E allora alcune sfide vanno colte:
– La prossima presidenza italiana del semestre europeo faccia il possibile per armonizzare la normativa sulle misure di prevenzione patrimoniale, perché non capiti più agli investigatori e ai magistrati italiani, che faticosamente inseguono le tracce delle ricchezze mafiose fuori dai confini italici, di sentirsi dire: “Ma per quale reato state procedendo? No reato, no sequestro”
– Bisogna senz’altro potenziare complessivamente le risorse a servizio del procedimento di prevenzione affinchè si possano pretendere dal sistema giudiziario maggiore celerità e trasparenza. Celerità e trasparenza che ove già sono cifra dell’operare, paiono più il frutto di uno sforzo titanico, che uno standard normalmente esigibile. Potenziare le risorse, mettere a punto i regolamenti, per far venire i nodi al pettine: condotte discutibili, opache, che fanno pensare a interessi molto privati che avvelenano l’interesse pubblico. A chi conviene per esempio, il fallimento decretato della 6GDO? Come è possibile che dopo anni trascorsi tra il sequestro e la confisca dell’impero di Grigoli, oggi, pur essendo a portata di mano una soluzione a tutela di gran parte dei lavoratori, si decreti il fallimento? Auspichiamo che il Governo decida di intervenire attraverso l’Avvocatura dello Stato per impugnare questa sentenza. E come è possibile che alcuni amministratori pur gravati da inchieste giudiziarie, vengano incaricati di nuove gestioni? Capisco che il rapporto tra giudice delegato e amministratore debba essere fiduciario, ma è auspicabile che il giudice abbia fiducia in una cerchia un po’ più ampia e consona di soggetti. Per quale inspiegabile ragione la famiglia di uno dei più importanti boss di Camorra, gestisce un castello da favola a Miasino sul Lago d’Orta, confiscato al boss stesso, per altro successivamente alla decisione di quest’ultimo di collaborare con lo Stato?

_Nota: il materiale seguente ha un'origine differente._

==> ./config.mk <==
export PLATFORM = sky130hd
export DESIGN_NAME = comparator
export DESIGN_NICKNAME = comparator
export VERILOG_FILES = /design/flow/design.v
export SDC_FILE = /design/flow/constraint.sdc
export NUM_CORES = 4
export LEC_CHECK = 1
export CORE_AREA = 10 10 93 93
export DIE_AREA = 0 0 103 103
==> ./constraint.sdc <==
current_design comparator

set clk_period 8.7
set clk_io_pct 0.2

create_clock -name clk0 -period $clk_period

set non_clock_inputs [all_inputs -no_clocks]
set_input_delay [expr $clk_period * $clk_io_pct] -clock clk0 $non_clock_inputs
set_output_delay [expr $clk_period * $clk_io_pct] -clock clk0 [all_outputs]
module BCDtoSSeg (BCD, SSeg);
  input [3:0] BCD;
  output reg [6:0] SSeg;
always @ ( * ) begin
  case (BCD)
    4'b0000: SSeg = 7'b0000001;  
	4'b0001: SSeg = 7'b1001111;  
	4'b0010: SSeg = 7'b0010010;  
	4'b0011: SSeg = 7'b0000110;  
	4'b0100: SSeg = 7'b1001100;  
	4'b0101: SSeg = 7'b0100100;  
	4'b0110: SSeg = 7'b0100000;  
	4'b0111: SSeg = 7'b0001111;  
	4'b1000: SSeg = 7'b0000000;  
	4'b1001: SSeg = 7'b0000100;  
   4'ha: SSeg = 7'b0001000;  
   4'hb: SSeg = 7'b1100000;
   4'hc: SSeg = 7'b0110001;
   4'hd: SSeg = 7'b1000010;
   4'he: SSeg = 7'b0110000;
   4'hf: SSeg = 7'b0111000;
    default:
    SSeg = 0;
    endcase
end
endmodule
`timescale 1ns / 1ps
module dp(clk, sw, sseg, an);
input clk;
input [15:0] sw;
output [6:0] sseg;
output reg[7:0] an;
reg [1:0] cont;
reg [3:0] bcd;
reg [7:0]u;
reg [7:0]d;
reg [7:0]c;
reg [7:0]h;
wire clk1;
divfreq div(clk, clk1);
BCDtoSSeg ssdin(.BCD(bcd), .SSeg(sseg));
always @(*)begin
	if(sw > 100)begin
		c = sw / 100;
		h = sw % 100;
		d = h / 10;
		u = h % 10;
		end
	else begin
		c = 0;
		d = sw / 10;
		u = sw % 10;
		end
end
always @(posedge clk1)begin
cont = cont + 1;
case(cont)
	2'b00: begin bcd = u; an = 8'b11111110; end
	2'b01: begin bcd = d; an = 8'b11111101; end
	2'b10: begin bcd = c; an = 8'b11111011; end
	endcase
end
endmodule
`timescale 1ns / 1ps
module divfreq(clk, clk1);
input clk;
output reg clk1;
reg [27:0] cont;
always @(posedge clk)begin 
	if(cont < 'd50_000)begin
		cont = cont + 1;
		end
	else begin 
	 clk1 = !clk1;
	 cont = 0;
		end
end
endmodule 
`timescale 1ns / 1ps
module divisor(clk, init, DR, DV, pp, reset);              
input clk; 
input init;
input reset; 
input [2:0] DR;
input [2:0] DV; 
output reg [5:0] pp;
reg done;
reg sh;
reg rst;
reg add;
reg llenar;
reg asg;
reg [5:0] C;
reg [2:0] B;
reg [1:0] count;
wire z;
reg [2:0] status = 0;
assign z=(B==0)?1:0;
always @(negedge clk) begin
	if (rst) begin
		pp = {3'b000,DV};
		B = ~DR + 1;
		count = 3;
	end
	else begin 
            if (sh) begin
               pp = pp << 1;
                count = count-1;
            end
            else begin          
                if(asg)
                    pp[5:3]=C[2:0];          
                else begin
                    if (llenar) 
                        pp[0]= 1'b1;
                    else if(done)
                        pp[5:3]=3'b000;
                end
            end
    end
end 
always @(negedge clk) begin
	if (rst) begin
		C =0;
	end
	else begin
        if (add) 
         C = pp[5:3] + B;
    end
 end
parameter START =0, CHECK =1, ADD =2, SHIFT =3, END1 =4, CHECKCOUNT=5, FILLONE=6, ASSIGNA=7;
always @(posedge clk) begin
	case (status)
	START: begin
		sh=0;
		add=0;
		llenar=0;
		asg=0;
		if (init || reset) begin
			status=SHIFT;
			done =0;
			rst=1;
		end
		end
	CHECK: begin 
		done=0;
		rst=0;
		sh=0;
		add=0;
		llenar=0;
		asg=0;
		if (C[3]==1)
			status=FILLONE;
		else
			status=CHECKCOUNT;
		end
	ADD: begin
		done=0;
		rst=0;
		sh=0;
		add=1;
		llenar=0;
		asg=0;
		status=CHECK;
		end
	SHIFT: begin
		done=0;
		rst=0;
		sh=1;
		add=0;
		llenar=0;
		asg=0;
		status=ADD;
        end
    ASSIGNA: begin
        done=0;
        rst=0;
        sh=0;
        add=0;
        llenar=0;
        asg=1;
        status=CHECKCOUNT;
        end
    CHECKCOUNT: begin 
        done=0;
        rst=0;
        sh=0;
        add=0;
        llenar=0;
        asg=0;
        if (count == 0)
            status=END1;
        else
            status=SHIFT;
        end
	FILLONE: begin 
        done=0;
        rst=0;
        sh=0;
        add=0;
        llenar=1;
        asg=0;
        status=ASSIGNA;
		end
	END1: begin
		done =1;
		rst =0;
		sh =0;
		add =0;
		llenar=0;
		asg=0;
		status =START;
	end
	 default:
		status =START;
	endcase 
end 
endmodule
`timescale 1ns / 1ps
module multiplicador( input [2:0] MR, 
input [2:0] MD, 
input init, 
input reset,
input clk,  
output reg [5:0] pp, 
output reg done
    );
reg sh;
reg rst;
reg add;
reg [5:0] A;
reg [2:0] B;
wire z;
reg [2:0] status =0;
assign z=(B==0)?1:0;
always @(negedge clk) begin
	if (rst) begin
		A = {3'b000,MD};
		B = MR;
	end
	else	begin 
		if (sh) begin
			A= A << 1;
			B = B >> 1;
		end
	end
end 
always @(negedge clk) begin
	if (rst) begin
		pp =0;
	end
	else	begin 
		if (add) begin
		pp =pp+A;
		end
	end
end
parameter START =0,  CHECK =1, ADD =2, SHIFT =3, END1 =4;
always @(posedge clk) begin
	case (status)
	START: begin
		sh=0;
		add=0;
		if (init || reset) begin
			status=CHECK;
			done =0;
			rst=1;
		end
		end
	CHECK: begin 
		done=0;
		rst=0;
		sh=0;
		add=0;
		if (B[0]==1)
			status=ADD;
		else
			status=SHIFT;
		end
	ADD: begin
		done=0;
		rst=0;
		sh=0;
		add=1;
		status=SHIFT;
		end
	SHIFT: begin
		done=0;
		rst=0;
		sh=1;
		add=0;
		if (z==1)
			status=END1;
		else
			status=CHECK;
		end
	END1: begin
		done =1;
		rst =0;
		sh =0;
		add =0;
		status =START;
	end
	 default:
		status =START;
	endcase 
end 
endmodule
`timescale 1ns / 1ps
module resta(init, xi, yi, sal);
  input init;
  input [2:0] xi;
  input [2:0] yi;
  output [5:0] sal;
  reg [2:0] resultado;
  wire [2:0] yi_comp;
  assign yi_comp = ~yi+1;
  assign sal = {3'b000,resultado};
always @(*) begin
    if(xi >= yi )begin
        if(init) resultado = xi+yi_comp;
        else resultado=0;
    end
    else resultado = 0;
end
endmodule
`timescale 1ns / 1ps
module sum4b(init, xi, yi,co,sal);
  input init;
  input [3 :0] xi;
  input [3 :0] yi;
  output co;
  output [3 :0] sal;
  wire [4:0] st;
  assign sal= st[3:0];
  assign co = st[4];
  assign st  = 	xi+yi;
endmodule
--- ./run.sh ---
#!/bin/bash
# OpenROAD 26Q1-2900-gdf79404cd8, Yosys 0.63+post, stock flow scripts
make -C /OpenROAD-flow-scripts/flow DESIGN_CONFIG=/design/flow/config.mk WORK_HOME=/design/flow/orfs finish
### ./run.sh
#!/bin/bash
# OpenROAD 26Q1-2900-gdf79404cd8, Yosys 0.63+post, stock flow scripts
make -C /OpenROAD-flow-scripts/flow DESIGN_CONFIG=/design/flow/config.mk WORK_HOME=/design/flow/orfs finish
### ./config.mk
export PLATFORM = sky130hd
export DESIGN_NAME = VGAMod2
export DESIGN_NICKNAME = VGAMod2
export VERILOG_FILES = /design/flow/design.v
export SDC_FILE = /design/flow/constraint.sdc
export NUM_CORES = 4
export LEC_CHECK = 1
export CORE_UTILIZATION = 30
### ./constraint.sdc
current_design VGAMod2

set clk_period 4.8
set clk_io_pct 0.2

create_clock -name clk0 -period $clk_period [get_ports {PixelClk}]

set non_clock_inputs [all_inputs -no_clocks]
set_input_delay [expr $clk_period * $clk_io_pct] -clock clk0 $non_clock_inputs
set_output_delay [expr $clk_period * $clk_io_pct] -clock clk0 [all_outputs]
### ./design.v
module VGAMod2 (
        input                   CLK, nRST, PixelClk,
        output                  LCD_DE, LCD_HSYNC, LCD_VSYNC,
        output          [4:0]   LCD_B,
        output          [5:0]   LCD_G,
        output          [4:0]   LCD_R
    );
    reg         [15:0]  HCount;
    reg         [15:0]  VCount;
    localparam  HBlanking = 16'd45;
    localparam  HActive   = 16'd480;
    localparam  HTotal    = HBlanking + HActive;
    localparam  VBlanking = 16'd16;
    localparam  VActive   = 16'd272;
    localparam  VTotal    = VBlanking + VActive;
    localparam      Width_bar   =   45;
    reg         [15:0]  BarCount;
	reg			[9:0]  Data_R;
	reg			[9:0]  Data_G;
	reg			[9:0]  Data_B;
    always @( posedge PixelClk or negedge nRST ) begin
        if (!nRST) begin
            HCount <=  16'b0;    
            VCount <=  16'b0;
			Data_R <= 9'b0;
			Data_G <= 9'b0;
			Data_B <= 9'b0;
            BarCount <=9'd5;
            end 
        else if( HCount == HTotal ) begin         
            HCount <= 16'b0;
            VCount <= VCount + 1'b1;
            end
        else if( VCount == VTotal ) begin
            VCount <= 16'b0;
            HCount <= 16'b0;
            end
        else
            HCount <= HCount + 1'b1;
    end
    assign  LCD_HSYNC = ( HCount <= HBlanking ) ? 1'b0 : 1'b1;
	assign  LCD_VSYNC = ( VCount <= VBlanking ) ? 1'b0 : 1'b1;
    assign  LCD_DE = ( LCD_HSYNC & LCD_VSYNC ) ? 1'b1 : 1'b0;
    assign  LCD_R = (HCount < 45 * 5) ? 5'b10000 :  5'b00000;
    assign  LCD_G = (HCount < 45 * 6) ? 6'b100000 : 6'b000000;
    assign  LCD_B = (HCount < 45 * 7) ? 5'b11000 :  5'b00000;
endmodule
==> results_slide.txt <==
Key Metrics from the Run

Floorplan
  • Die outline area: 6640 sq um
  • Core ar.: 5990 sq um
  • Horiz. Die Dim: 81.5 um
  • Number of placed I/O pins: 22
  • Die height: 81.5 um
  • Count of standard-cell rows: 28
  • Fraction of the core area occupied by cells at floorplan: 0.316

Drt
  • Remaining design rule violation count: 0
  • Vias: 1385
  • Top routing layer in use: met4
  • Via density per instance: 4.84
  • Total length of routed met2 wires: 1490 um
  • Met3 wire len: 105 um
  • Total length of routed wires: 3480 um
  • Post-route ant nets: 0
  • Number of violations reported at the end of detailed-routing iteration 0: 57
  • Wire per inst: 12.2 um
  • Diode count: 0
  • Length of the first detailed-routing pass in iterations: 4
  • Met1 Routed Length: 1820 um

Timing
  • Worst-case headroom to the max-slew limit: 0.589
  • FMAX: 289 MHz
  • Post-Route Hold Slack: 478 ps
  • Number of failing hold endpoints at the final stage: 0
  • Post-layout min period: 3460 ps
  • Fraction of the cycle the final worst path needs: 0.720
  • Setup repair after global routing missed its margin: no
  • Pin slew with the least headroom to its limit: 611 ps
  • Final-report setup violation count: 0
  • Number of pins exceeding their max-slew limit in the final report: 0
  • Final sum of negative setup slack: 0 ps
  • Clock Skews: 8.12 ps

Synth
  • Fraction of synthesis flops using an asynchronous set or reset pin: 1.00
  • Number of cells produced by synthesis: 203
  • Yosys reg bits: 32
  • Yosys-reported design area after synthesis: 1890 sq um
  • Synth warn: 1
  • Cell Area, Synth: 1890 sq um
  • Post-synth tally of flip-flops with integrated enable: 0
  • Yosys Instances: 203
  • Register area share after synthesis: 0.423
  • Top_reg_cell synth: sky130_fd_sc_hd__dfrtp_1
  • Syn avg cell area: 9.33 sq um
  • Count of unique library cells instantiated by Yosys: 37

Worst hold path
  • Launch point of the worst hold path: VCount[15]$_DFFE_PN0P_
  • Hold Crit Depth: 1
  • Worst hold path type: flip-flop to flip-flop
  • Worst hold endpoint: VCount[15]$_DFFE_PN0P_

Setup path
  • WS Path Type: flip-flop to output port
  • Top fanout value on the critical path: 5
  • Length in cells of the worst reg-to-reg path: 4
  • Data arrival time of the critical path: 2500 ps
  • Worst Path Required: 3840 ps
  • Setup slack, reg-to-reg: 2760 ps
  • Critical R2R Launch: HCount[5]$_DFF_PN0_
  • Critical Path Start Type: flip-flop
  • End of the worst register-to-register path: VCount[3]$_DFFE_PN0P_
  • Launch point of the worst path: HCount[10]$_DFF_PN0_
  • CP endpoint kind: output port

Global route
  • GRT Util Overall: 0.120
  • Antenna violations before repair: 0
  • Maximum number of pins on one net before global-route repair: 33
  • Wire length of the first global-routing pass: 6110 um
  • Number of global-route vias before repair: 1281
  • Grt ovf: 0

Clock network
  • Total number of H-tree levels: 2
  • Root buffer selected by CTS: sky130_fd_sc_hd__clkbuf_8
  • Post-CTS setup buffer count: 0
  • CTS Buffer Depth: 2
  • CTS clk-pin slew, worst paths: 70 ps
  • Hold bufs inserted after CTS: 0
  • # resized after CTS: 0
  • Clk Latency, worst-skew pair: 290 ps
  • Number of sinks on the clock net: 32
  • TritonCTS clock tree: built
  • Number of buffers added by the clock tree synthesis step: 5

Power
  • Sw frac: 0.203
  • Reg power frac: 0.506
  • Leakage Power: 0.888 nW
  • Power per unit of standard cell area: 255 nW/um^2
  • Maximum resistive drop on vdd: 0.187 mV
  • Internal Dissipation: 0.425 mW
  • Reported net switching power: 0.108 mW
  • Clock Power Share: 0.482
  • Comb power frac: 0.012

Finish
  • Proportion of layout cells with a drive suffix above 1: 0.0616
  • Count of filler cells inserted in the layout: 593
  • Area growth syn-to-layout: 10.3%

Placed design
  • Number of buffer cells added on primary ports: 8
  • Dpl hpwl: 2390 um
  • Global placer's final weighted congestion: 0.813

Job
  • Tool warning count: 29
  • Max Cap Violations: 0

Status
  • Run status: finished clean
==> power groups by stage <==
stage | combinational (mW) | clock (mW) | sequential, mW
4_1_cts | 0.00739 | 0.265 | 0.269
5_1_grt | 0.00861 | 0.277 | 0.269
6_report | 0.00656 | 0.257 | 0.270
==> critical path, stage by stage, from the launching register on <==
cell	delay, ps
sky130_fd_sc_hd__dfrtp_1	430
sky130_fd_sc_hd__nor4_1	570
sky130_fd_sc_hd__nand2_1	240
sky130_fd_sc_hd__nor4_1	380
sky130_fd_sc_hd__a21boi_0	170
sky130_fd_sc_hd__clkdlybuf4s50_1	430
==> area by class of cell <==
type / instances / area, sq um / share of cell area
flip-flops and latches: 32 / 801 / 0.383
well taps: 75 / 93.8 / 0.0449
repair buffers: 9 / 87.6 / 0.0419
inverters: 9 / 33.8 / 0.0162
multi-input cells: 153 / 966 / 0.462
clock buffers: 6 / 72.6 / 0.0347
clock inverters: 2 / 35.0 / 0.0168
==> logic make-up (layout without fill, tap and decap cells) <==
kind of cell    count (synthesis)  in the layout  synth area share
buf+inv                        29             26            0.0892
other cells                     1             12           0.00198
flops                          32             32             0.423
compound gates                 19             19            0.0707
xor+xnor                       25             25             0.116
simple gates                   92             92             0.267
fa+ha+maj                       5              5            0.0330
==> metrics by stage <==
| stage | std cells | total power, mW | cell area, sq um | setup WS (ps) | util |
|---|---|---|---|---|---|
| floorplan | 214 | 0.282 | 1940 | 2400 | - |
| global placement | 278 | 0.282 | 1980 | 1630 | 0.331 |
| detailed placement | 278 | 0.282 | 1980 | 1650 | 0.331 |
| CTS | 286 | 0.541 | 2090 | 1330 | 0.349 |
| global route | 286 | 0.555 | 2090 | 1140 | 0.349 |
| finish | 286 | 0.533 | 2090 | 1340 | 0.349 |
==> worst max-delay path by stage <==
| stage | slack [ps] | depth (start not counted) | endpoint |
|---|---|---|---|
| after CTS | 1330 | 5 | LCD_DE |
| after global routing | 1140 | 5 | LCD_DE |
| final | 1340 | 5 | LCD_DE |
==> state kept, by name, indices dropped and copies added (netlist names) <==
register and flops:
HCount 16, VCount 16
==> cells in the final DEF (no fill, tap or decap), types with 2 or more instances in the layout <==
master                             n
sky130_fd_sc_hd__dfrtp_1          32
sky130_fd_sc_hd__xnor2_1          24
sky130_fd_sc_hd__nor2_1           20
sky130_fd_sc_hd__nand2_1          14
sky130_fd_sc_hd__nand3_1          12
sky130_fd_sc_hd__conb_1           12
sky130_fd_sc_hd__nand4_1          10
sky130_fd_sc_hd__inv_1             9
sky130_fd_sc_hd__nor3_1            8
sky130_fd_sc_hd__clkdlybuf4s50_1   8
sky130_fd_sc_hd__nor4_1            7
sky130_fd_sc_hd__and3_1            5
sky130_fd_sc_hd__o21ai_0           5
sky130_fd_sc_hd__a21oi_1           5
sky130_fd_sc_hd__ha_1              5
sky130_fd_sc_hd__clkbuf_8          5
sky130_fd_sc_hd__or3_4             2
sky130_fd_sc_hd__and4_1            2
sky130_fd_sc_hd__or3_1             2
sky130_fd_sc_hd__a31o_1            2
sky130_fd_sc_hd__o211ai_1          2
==> cell usage after synthesis (2+ instances only) <==
library cell                n  area [sq um]
sky130_fd_sc_hd__dfrtp_1   32           801
sky130_fd_sc_hd__xnor2_1   24           210
sky130_fd_sc_hd__nor2_1    20          75.1
sky130_fd_sc_hd__buf_4     14           105
sky130_fd_sc_hd__nand2_1   14          52.6
sky130_fd_sc_hd__nand3_1   12          60.1
sky130_fd_sc_hd__nand4_1   10          62.6
sky130_fd_sc_hd__inv_1      9          33.8
sky130_fd_sc_hd__nor3_1     8          40.0
sky130_fd_sc_hd__nor4_1     7          43.8
sky130_fd_sc_hd__buf_2      6          30.0
sky130_fd_sc_hd__a21oi_1    5          25.0
sky130_fd_sc_hd__and3_1     5          31.3
sky130_fd_sc_hd__ha_1       5          62.6
sky130_fd_sc_hd__o21ai_0    5          25.0
sky130_fd_sc_hd__a31o_1     2          17.5
sky130_fd_sc_hd__and4_1     2          17.5
sky130_fd_sc_hd__o211ai_1   2          15.0
sky130_fd_sc_hd__or3_1      2          12.5
sky130_fd_sc_hd__or3_4      2          22.5
==> metal layers <==
| layer | up-vias | track usage |
|---|---|---|
| met5 | - | 0 |
| met4 | 0 | 0.0196 |
| met3 | 5 | 0.0203 |
| met2 | 19 | 0.176 |
| met1 | 653 | 0.191 |
| li1 | 708 | - |
Power and IR drop assume default switching activity.
==> ./design.v <==
module led (
    input sys_clk,           
    input sys_rst_n,         
    output reg [5:0] led     
);
reg [23:0] counter;
always @(posedge sys_clk or negedge sys_rst_n) begin
    if (!sys_rst_n)
        counter <= 24'd0;
    else if (counter < 24'd400_0000)        
        counter <= counter + 1;
    else
        counter <= 24'd0;
end
always @(posedge sys_clk or negedge sys_rst_n) begin
    if (!sys_rst_n)
        led <= 6'b111110;
    else if (counter == 24'd400_0000)        
        led[5:0] <= {led[4:0],led[5]};
    else
        led <= led;
end
endmodule
==> ./run.sh <==
#!/bin/bash
# OpenROAD 26Q1-2900-gdf79404cd8, Yosys 0.63+post, stock flow scripts
make -C /OpenROAD-flow-scripts/flow DESIGN_CONFIG=/design/flow/config.mk WORK_HOME=/design/flow/orfs finish
==> ./config.mk <==
export PLATFORM = sky130hd
export DESIGN_NAME = led
export DESIGN_NICKNAME = led
export VERILOG_FILES = /design/flow/design.v
export SDC_FILE = /design/flow/constraint.sdc
export NUM_CORES = 4
export LEC_CHECK = 1
export CORE_AREA = 10 10 97 97
export DIE_AREA = 0 0 107 107
==> ./constraint.sdc <==
current_design led

set clk_period 4.6
set clk_io_pct 0.2

create_clock -name clk0 -period $clk_period [get_ports {sys_clk}]

set non_clock_inputs [all_inputs -no_clocks]
set_input_delay [expr $clk_period * $clk_io_pct] -clock clk0 $non_clock_inputs
set_output_delay [expr $clk_period * $clk_io_pct] -clock clk0 [all_outputs]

– Bisogna intervenire nella gestione delle aziende confiscate, perché con la fame di lavoro che ha il nostro Paese è un delitto far passare l’idea che la mafia il lavoro lo da, mentre lo Stato lo toglie, perché quando sequestra un’azienda quasi certamente questa chiude i battenti. La CGIL con Libera, Avviso Pubblico e altri autorevoli attori sociali ed economici si è fatta promotrice di una legge, oggi incardinata in Parlamento, che punta ad estendere le tutele per i lavoratori delle aziende confiscate, che punta alla creazione di un fondo di rotazione per la legalizzazione di aziende, che spesso navigavano sotto traccia, che punta a sostenere la creazione di cooperative tra i lavoratori delle aziende stesse, che possano così chiederne la destinazione. La prossima settimana la proposta, AC 1138, inizierà il suo iter in Commissione Giustizia alla Camera, auspichiamo una rapida approvazione del testo, in sintonia con l’indirizzo che il Governo stesso ha dato in tal senso.
– Bisogna intervenire sull’Agenzia nazionale per i Beni Confiscati, aumentando e razionalizzandone le risorse, risistemandola presso la Presidenza del Consiglio dei Ministri per sottolineare che la riqualificazione dei beni confiscati alle mafie non è soltanto questione di ordine pubblico, ma è questione che investe trasversalmente le competenze e i poteri dello Stato. Auspichiamo che la decisione assunta dal Consiglio dei Ministri venerdì scorso di nominare il prefetto Postiglione nuovo direttore dell’Agenzia, concorra a far marciare la riforma dell’Agenzia medesima, confermandone la direzione.
– Bisogna infine salvaguardare il valore sociale dell’utilizzo dei beni confiscati alla mafia. Certo senza sterili dogmatismi. Però con la forza culturale e fatemi dire etica che fu propria del grande movimento di popolo, che nel 1995 raccolse oltre un milione di firme per chiedere al Parlamento quella legge che di li a poco sarà la 109 del ’96. La forza di chi sa che il modo migliore per sconfiggere le mafie è quello di coltivare il senso repubblicano, che è cura generosa del bene comune. Noi sconfiggeremo le mafie quando le avremo rese inutile, quando cioè, per dirla con le parole di Carlo Alberto Dalla Chiesa, che sono certo, sarebbero piaciute a Pio La Torre: “lo Stato assicurerà come diritti, ciò che i mafiosi danno come favori”. Per dirla altrimenti, quando lo Stato diventa Repubblica.